Funesta celebración
En 2007, cuando Daniel Ortega ganó las elecciones, muchos de sus compañeros de antaño temimos su llegada al poder
Este 19 de Julio de 2018, estoy en una Nicaragua muy distante a la de aquella fecha que hoy se celebra. Cada uno de estos 39 años, he empezado el día recordando a mis amigos muertos. La sensación de pérdida de tanta gente buena e idealista caída en la lucha contra la dictadura somocista sigue doliendo como aquel 19 de Julio de 1979 cuando vestida de verde olivo, con mi pañuelo rojinegro al cuello, recorrí en la trasera de un camión la Managua jubilosa. Lloré mucho recorriendo las calles llenas de gente que nos vitoreaba. Lloré por todos los que no verían ese sueño cumplido. Hoy, en cambio, siento alivio de que no llegaran a ver lo que ha pasado con su revolución. Desde el 18 de abril, los nicaragüenses hemos vivido lo que jamás debió repetirse.
En 2007, cuando Daniel Ortega ganó las elecciones, muchos de sus compañeros de antaño, que conocíamos en carne propia su capacidad de intriga y su filosofía de que el fin justifica los medios, temimos su llegada al poder. Llegó por medio de pactos, vestido de blanco, casado por la Iglesia y hablando como un converso. Hizo lo que consideró necesario para persuadir al electorado de que ya no era el mismo. Se envolvió en las consignas que su esposa acuñó inspirada en su pasado hippie: paz y amor y la canción Give peace a chance de los Beatles con otra letra: “Lo que queremos es trabajo y paz”. El truco le funcionó. Ganó y logró amansar y hasta seducir al gran capital. Usó discrecionalmente la ayuda millonaria venezolana para consolidar con programas asistenciales una masa votante.
Durante 11 años, pareció invencible. Logró dividir a la oposición, impidió con argucias legales la participación de partidos legítimos y dominó el poder electoral para obtener resultados favorables. Pero todo el maquillaje, el ropaje, cayó cuando tuvo que enfrentar las consecuencias de la brutal represión con que intentó acallar las protestas del 18 de abril. En tres días, 23 personas, estudiantes la mayoría, fueron asesinados. Nicaragua conmovida despertó y mostró el descontento que calló durante 11 años. De las grandes ciudades a los pequeños pueblos, la protesta contra un decreto derivó en un grito unánime: “Que se vayan”.

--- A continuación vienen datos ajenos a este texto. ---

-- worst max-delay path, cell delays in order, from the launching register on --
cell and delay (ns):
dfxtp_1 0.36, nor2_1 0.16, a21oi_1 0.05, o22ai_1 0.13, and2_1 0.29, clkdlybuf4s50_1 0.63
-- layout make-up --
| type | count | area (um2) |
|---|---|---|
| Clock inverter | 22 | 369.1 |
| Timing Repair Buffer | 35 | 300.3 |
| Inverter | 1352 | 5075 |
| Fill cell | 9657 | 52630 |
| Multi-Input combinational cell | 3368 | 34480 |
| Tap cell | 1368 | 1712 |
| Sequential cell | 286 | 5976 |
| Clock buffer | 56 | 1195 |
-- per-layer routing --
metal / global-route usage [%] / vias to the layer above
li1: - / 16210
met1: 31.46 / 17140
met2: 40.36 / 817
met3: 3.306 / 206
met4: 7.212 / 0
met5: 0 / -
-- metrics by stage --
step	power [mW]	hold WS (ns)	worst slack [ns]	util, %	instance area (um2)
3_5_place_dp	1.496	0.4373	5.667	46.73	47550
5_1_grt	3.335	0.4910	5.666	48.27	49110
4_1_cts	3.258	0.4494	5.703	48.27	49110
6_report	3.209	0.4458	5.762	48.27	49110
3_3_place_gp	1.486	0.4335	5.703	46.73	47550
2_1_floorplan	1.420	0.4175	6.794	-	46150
Context: an optimization exercise on an open-source flow, tuned for small area and a short achievable clock period. The choices shown serve that exercise and are no tape-out recipe. No run shown here included a check of the RTL's function; only the layout flow was run. Power figures rest on the tool's default switching activity, not on a simulated workload.

==> design/flow/design.v <==
module viterbi_add_select(
    x,
    y,
    bma,
    bmb,
    dab,
    dba,
    m_lo,
    m_hi,
    d_lo,
    d_hi
);
input  [11:0] x;
input  [11:0] y;
input  [11:0] bma;
input  [11:0] bmb;
input  [11:0] dab;      
input  [11:0] dba;      
output [11:0] m_lo;
output [11:0] m_hi;
output        d_lo;
output        d_hi;
wire [11:0] ny = ~y;
wire [11:0] nd = dba;
wire [11:0] s_lo = x ^ ny ^ dab;
wire [11:0] c_lo = (x & ny) | (x & dab) | (ny & dab);
wire [11:0] s_hi = x ^ ny ^ nd;
wire [11:0] c_hi = (x & ny) | (x & nd) | (ny & nd);
wire [11:0] diff_lo = s_lo + {c_lo[10:0], 1'b1};
wire [11:0] diff_hi = s_hi + {c_hi[10:0], 1'b1};
assign d_lo = ~diff_lo[11];
assign d_hi = ~diff_hi[11];
wire [11:0] up_lo = x + bma;
wire [11:0] dn_lo = y + bmb;
wire [11:0] up_hi = x + bmb;
wire [11:0] dn_hi = y + bma;
assign m_lo = d_lo ? dn_lo : up_lo;
assign m_hi = d_hi ? dn_hi : up_hi;
endmodule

Inicialmente sorprendido, se mostró conciliador. Llamó a un diálogo con la mediación de la Conferencia Episcopal y dejó correr la euforia de la población que por unas semanas se sintió capaz de convencerle de que debía marcharse, que debía dejar su ambición de perpetuarse en el poder o de instalar otra dinastía a través de su esposa, la vicepresidenta. Pero el verdadero Daniel Ortega no resistió mucho tiempo el desafío. Mientras el diálogo le ganaba tiempo, él se preparó para aplastar la rebelión. Sistemáticamente, pueblo por pueblo, con un ejército de paramilitares encapuchados, dominó, sin reparar en el costo humano, las barricadas que el pueblo levantó. Contra morteros, hondas, piedras y unas pocas pistolas artesanales, arremetió con armas de guerra.
En tres meses más de 300 nicaragüenses, en su mayoría hombres jóvenes, murieron asesinados. Otro tanto ha sido detenido y acusado sin debido proceso. Hay cientos de heridos y desaparecidos. Y la cuenta sube a diario. Aunque él evade su responsabilidad, el pueblo ha filmado con sus teléfonos los atropellos y sabe quién es el responsable. La condena de la comunidad internacional tardó pero llegó al fin. 21 países representados en la OEA condenaron su actuación el pasado miércoles 18 de Julio. Este 19 en la plaza, sin embargo, en la celebración del 39 aniversario, ignoró los muertos del pueblo.
Leyó solamente los nombres de los pocos policías caídos en la ola de violencia que él mismo desató. Acusó a los sacerdotes de golpistas, de guardar armas. Demonizó a quienes se le oponen llamándolos satánicos, terroristas y delincuentes. Calificó de golpe la rebelión, la atribuyó a intereses externos. Flanqueado en la tarima por invitados de Cuba y Venezuela, repitió su discurso de paz y llamó a sus partidarios a defender esa paz mortífera a toda costa. La rebelión ha amainado, reducida a sangre y fuego, pero él, como el cuento de Anderson, El traje nuevo del emperador, ha quedado desnudo, ha revelado su esencia de dictador ante su pueblo atribulado y el mundo.